Commentary Magazine
A now-infamous political cartoon shows a young girl kneeling at her bedside and beseeching God to “forgive my angry, lying, alcoholic father for sexually assaulting Dr. Ford.” The little girl in the picture, by syndicated cartoonist Chris Britt, is Judge Brett Kavanaugh’s 10-year-old daughter, Liza. In Britt’s demented political imagination, even Kavanaugh’s daughter must testify against her father—in secret, before the Almighty.
A USA Today news story under a reporter’s byline argued: “The U.S. Senate may yet confirm Kavanaugh to the Supreme Court, but he should stay off basketball courts for now when kids are around.” The article by Erik Brady thus insinuated that Judge Kavanaugh is a pedophile, though he has never been accused of that heinous perversion, while the accusations of sexual assault against him remain unproven, uncorroborated, unsubstantiated.
Carol Christine Fair, the Georgetown University political scientist, raged on Twitter against “entitled white men justifying a serial rapist’s arrogated entitlements. All of them deserve miserable deaths while feminists laugh as they take their last gasps. Bonus: we castrate their corpses and feed them to swine? Yes.” The Jesuit university coolly defended Fair’s free speech, though one wonders if that equanimity would hold were the professor conservative and male.
What is going on here?
Britt, Brady, Fair, and many other Kavanaugh opponents in mainstream liberal institutions are engaging in a brand of politics that denies fairness, courtesy, and dignity to the enemy. In the eyes of those who would destroy his nomination, Kavanaugh and his family are no longer human beings, if they ever were. Instead, they stand in for every social evil, every unearned privilege, every “structure of oppression,” every historical injustice. The Kavanaughs are political demons.

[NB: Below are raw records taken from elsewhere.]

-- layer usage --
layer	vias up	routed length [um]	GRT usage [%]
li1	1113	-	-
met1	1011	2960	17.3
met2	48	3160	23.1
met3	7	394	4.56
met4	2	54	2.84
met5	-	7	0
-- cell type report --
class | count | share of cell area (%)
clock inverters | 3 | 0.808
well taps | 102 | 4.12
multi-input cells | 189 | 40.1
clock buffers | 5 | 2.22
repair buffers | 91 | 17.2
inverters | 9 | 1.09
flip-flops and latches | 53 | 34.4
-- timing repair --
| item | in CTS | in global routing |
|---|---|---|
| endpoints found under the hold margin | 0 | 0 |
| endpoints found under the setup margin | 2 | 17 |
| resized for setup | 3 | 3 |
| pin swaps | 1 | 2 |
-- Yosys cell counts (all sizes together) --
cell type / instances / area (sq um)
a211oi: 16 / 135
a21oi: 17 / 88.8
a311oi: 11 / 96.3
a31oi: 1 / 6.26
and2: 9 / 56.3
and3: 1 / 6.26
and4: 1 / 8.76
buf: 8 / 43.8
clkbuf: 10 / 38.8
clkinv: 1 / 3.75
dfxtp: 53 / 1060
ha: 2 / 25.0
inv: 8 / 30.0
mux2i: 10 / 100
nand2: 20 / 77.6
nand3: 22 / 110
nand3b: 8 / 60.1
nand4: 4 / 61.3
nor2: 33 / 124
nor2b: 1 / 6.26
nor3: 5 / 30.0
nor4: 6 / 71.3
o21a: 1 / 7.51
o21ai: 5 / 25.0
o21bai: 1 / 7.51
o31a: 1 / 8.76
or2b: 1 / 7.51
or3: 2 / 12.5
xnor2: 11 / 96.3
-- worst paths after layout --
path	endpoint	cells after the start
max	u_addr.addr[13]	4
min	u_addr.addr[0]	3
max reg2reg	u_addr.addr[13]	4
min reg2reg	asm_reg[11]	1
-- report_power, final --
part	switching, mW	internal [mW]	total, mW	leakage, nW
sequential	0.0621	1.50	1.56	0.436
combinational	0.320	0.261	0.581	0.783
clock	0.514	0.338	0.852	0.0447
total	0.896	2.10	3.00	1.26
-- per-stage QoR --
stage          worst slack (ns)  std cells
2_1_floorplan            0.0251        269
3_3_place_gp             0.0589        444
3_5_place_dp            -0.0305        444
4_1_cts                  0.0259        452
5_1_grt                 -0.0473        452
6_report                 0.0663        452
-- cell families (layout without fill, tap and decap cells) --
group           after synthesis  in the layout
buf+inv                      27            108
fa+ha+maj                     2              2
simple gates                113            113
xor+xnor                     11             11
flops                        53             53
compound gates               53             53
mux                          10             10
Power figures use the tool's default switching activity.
**src/rtl/mesh_term_rx.sv**
```systemverilog
// mesh_term_rx -- terminal sink for one output port of the 4x4 mesh router.
//
// Drains the router output FIFO via pndng/data_out/pop. Each word's target
// {row,col} is compared with this terminal's {ROW_ID,COL_ID} or the
// broadcast ID. Matching words go into a local FIFO for a local consumer.
// Misrouted words are dropped and counted in a saturating error counter.
//
// Ports:
//   clk       in   rising-edge clock
//   reset     in   asynchronous, active-high reset
//   pndng     in   router output FIFO non-empty
//   data_out  in   router output FIFO head word [pck_sz]
//   pop       out  one-cycle pulse that consumes the router head word
//   rd_en     in   local consumer read request
//   rd_data   out  registered head of the local FIFO [pck_sz]
//   rd_valid  out  local FIFO non-empty
//   full      out  local FIFO full
//   err_cnt   out  dropped misrouted packets, saturating [16]
//
// Optional feature (macro RX_STATS_EN):
//   rx_cnt     out  accepted packet count, wraps [32]
//   bcast_seen out  sticky flag, set on the first accepted broadcast
//
// Pop timing: IDLE -> POP -> SETTLE -> IDLE. The SETTLE cycle gives the router
// time to update pndng/data_out. At most one packet is accepted every 3 cycles.
module mesh_term_rx #(
  parameter int         pck_sz     = 41,
  parameter int         fifo_depth = 4,
  parameter logic [3:0] ROW_ID     = 4'd0,
  parameter logic [3:0] COL_ID     = 4'd0,
  parameter logic [7:0] broadcast  = 8'hFF
) (
  input  logic              clk,
  input  logic              reset,
  input  logic              pndng,
  input  logic [pck_sz-1:0] data_out,
  output logic              pop,
  input  logic              rd_en,
  output logic [pck_sz-1:0] rd_data,
  output logic              rd_valid,
  output logic              full,
  output logic [15:0]       err_cnt
`ifdef RX_STATS_EN
  ,
  output logic [31:0]       rx_cnt,
  output logic              bcast_seen
`endif
);

  localparam int AW = $clog2(fifo_depth);
  localparam int CW = AW + 1;
  localparam logic [CW-1:0] DEPTH_C = CW'(fifo_depth);

  typedef enum logic [1:0] {
    IDLE   = 2'd0,
    POP    = 2'd1,
    SETTLE = 2'd2
  } state_t;

  state_t            state_r, state_nxt_s;
  logic [pck_sz-1:0] mem_r [fifo_depth];
  logic [AW-1:0]     wr_ptr_r, rd_ptr_r, rd_ptr_nxt_s;
  logic [CW-1:0]     count_r, count_nxt_s, count_after_rd_s;
  logic [pck_sz-1:0] rd_data_r, head_nxt_s;
  logic [15:0]       err_cnt_r;
  logic [7:0]        addr_s;
  logic              pop_r, rd_valid_r, full_r;
  logic              rd_s, wr_s, err_s, match_s, bcast_s;

  // Address decode and FIFO read/write qualification.
  always_comb begin
    addr_s  = data_out[pck_sz-9:pck_sz-16];
    bcast_s = (addr_s == broadcast);
    match_s = (addr_s == {ROW_ID, COL_ID}) || bcast_s;
    rd_s    = rd_en && (count_r != {CW{1'b0}});
    wr_s    = (state_r == POP) && match_s;
    err_s   = (state_r == POP) && !match_s;
    count_after_rd_s = count_r - {{(CW-1){1'b0}}, rd_s};
  end

  // Next-state logic for the pop handshake FSM.
  always_comb begin
    state_nxt_s = state_r;
    case (state_r)
      IDLE: begin
        // The slot freed by a read on this same edge counts as free.
        if (pndng && (count_after_rd_s < DEPTH_C)) begin
          state_nxt_s = POP;
        end else begin
          state_nxt_s = IDLE;
        end
      end
      POP:     state_nxt_s = SETTLE;
      SETTLE:  state_nxt_s = IDLE;
      default: state_nxt_s = IDLE;
    endcase
  end

  // Next FIFO occupancy, read pointer and registered head value.
  always_comb begin
    case ({wr_s, rd_s})
      2'b10:   count_nxt_s = count_r + {{(CW-1){1'b0}}, 1'b1};
      2'b01:   count_nxt_s = count_r - {{(CW-1){1'b0}}, 1'b1};
      default: count_nxt_s = count_r;
    endcase
    if (rd_s) begin
      rd_ptr_nxt_s = rd_ptr_r + AW'(1'b1);
    end else begin
      rd_ptr_nxt_s = rd_ptr_r;
    end
    // The slot written on this edge is not in mem_r yet. Bypass it when it
    // becomes the new head.
    if (wr_s && (rd_ptr_nxt_s == wr_ptr_r)) begin
      head_nxt_s = data_out;
    end else begin
      head_nxt_s = mem_r[rd_ptr_nxt_s];
    end
  end

  // FSM state, pop pulse, FIFO control and error counter.
  always_ff @(posedge clk or posedge reset) begin
    if (reset) begin
      state_r    <= IDLE;
      pop_r      <= 1'b0;
      wr_ptr_r   <= {AW{1'b0}};
      rd_ptr_r   <= {AW{1'b0}};
      count_r    <= {CW{1'b0}};
      rd_valid_r <= 1'b0;
      full_r     <= 1'b0;
      rd_data_r  <= {pck_sz{1'b0}};
      err_cnt_r  <= 16'd0;
    end else begin
      state_r    <= state_nxt_s;
      pop_r      <= (state_nxt_s == POP);
      rd_ptr_r   <= rd_ptr_nxt_s;
      count_r    <= count_nxt_s;
      rd_valid_r <= (count_nxt_s != {CW{1'b0}});
      full_r     <= (count_nxt_s == DEPTH_C);
      if (wr_s) begin
        wr_ptr_r <= wr_ptr_r + AW'(1'b1);
      end
      if (count_nxt_s != {CW{1'b0}}) begin
        rd_data_r <= head_nxt_s;
      end
      if (err_s && (err_cnt_r != 16'hFFFF)) begin
        err_cnt_r <= err_cnt_r + 16'd1;
      end
    end
  end

  // Local FIFO storage. It needs no reset because the count gates every read.
  always_ff @(posedge clk) begin
    if (wr_s) begin
      mem_r[wr_ptr_r] <= data_out;
    end
  end

`ifdef RX_STATS_EN
  logic [31:0] rx_cnt_r;
  logic        bcast_seen_r;

  // Accepted-packet counter and the sticky broadcast flag.
  always_ff @(posedge clk or posedge reset) begin
    if (reset) begin
      rx_cnt_r     <= 32'd0;
      bcast_seen_r <= 1'b0;
    end else begin
      if (wr_s) begin
        rx_cnt_r <= rx_cnt_r + 32'd1;
      end
      if (wr_s && bcast_s) begin
        bcast_seen_r <= 1'b1;
      end
    end
  end

  assign rx_cnt     = rx_cnt_r;
  assign bcast_seen = bcast_seen_r;
`endif

  assign pop      = pop_r;
  assign rd_data  = rd_data_r;
  assign rd_valid = rd_valid_r;
  assign full     = full_r;
  assign err_cnt  = err_cnt_r;

endmodule

```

This is the politics of dehumanization, in other words. Its prevalence today, particularly in elite liberal circles, forebodes much ill for the American future. The dehumanization of Kavanaugh reveals a society where many bonds of civic friendship have frayed while others have snapped altogether.
We are beyond the Belmont/Fishtown divisions described by Charles Murray in his book Coming Apart. Murray described communities living in relative geographic proximity but sharing little by way of cultural tastes, patterns of marriage and education, or a common life. But judging by the Kavanaugh affair, we now have two radically opposed communities, and one of the two views the other as so evil and irredeemable as to authorize any and all means for political combat.
The other side—whether you consider it Fishtown or the Jacksonians or some combination of these political and cultural forces—isn’t going to sit pretty. It has already erected a defensive barrier in the form of Donald Trump (that’s how I increasingly see the 45th president), and its fighting spirit is far from exhausted. And the Jacksonians/Trumpians have done their share of dehumanizing over the past two to three years.
This could all get uglier than most of us can imagine.
Is there a way out, a way back to civic friendship? If there is, it will have to start with re-humanizing each other. My friend Mark Dubowitz of the Foundation for Defense of Democracies had the right idea, I think. He wrote on Twitter: “This is that time to invite one of your most outspoken opponents on any issue out for lunch. Break bread. Look each other in the eyes. Calmly discuss. Be a mensch. Learn something. I have one scheduled for Friday.”
Amen, amen. Or you might follow Liza Kavanaugh’s lead (the real one, not the grotesque cartoon version): Pray for your enemy.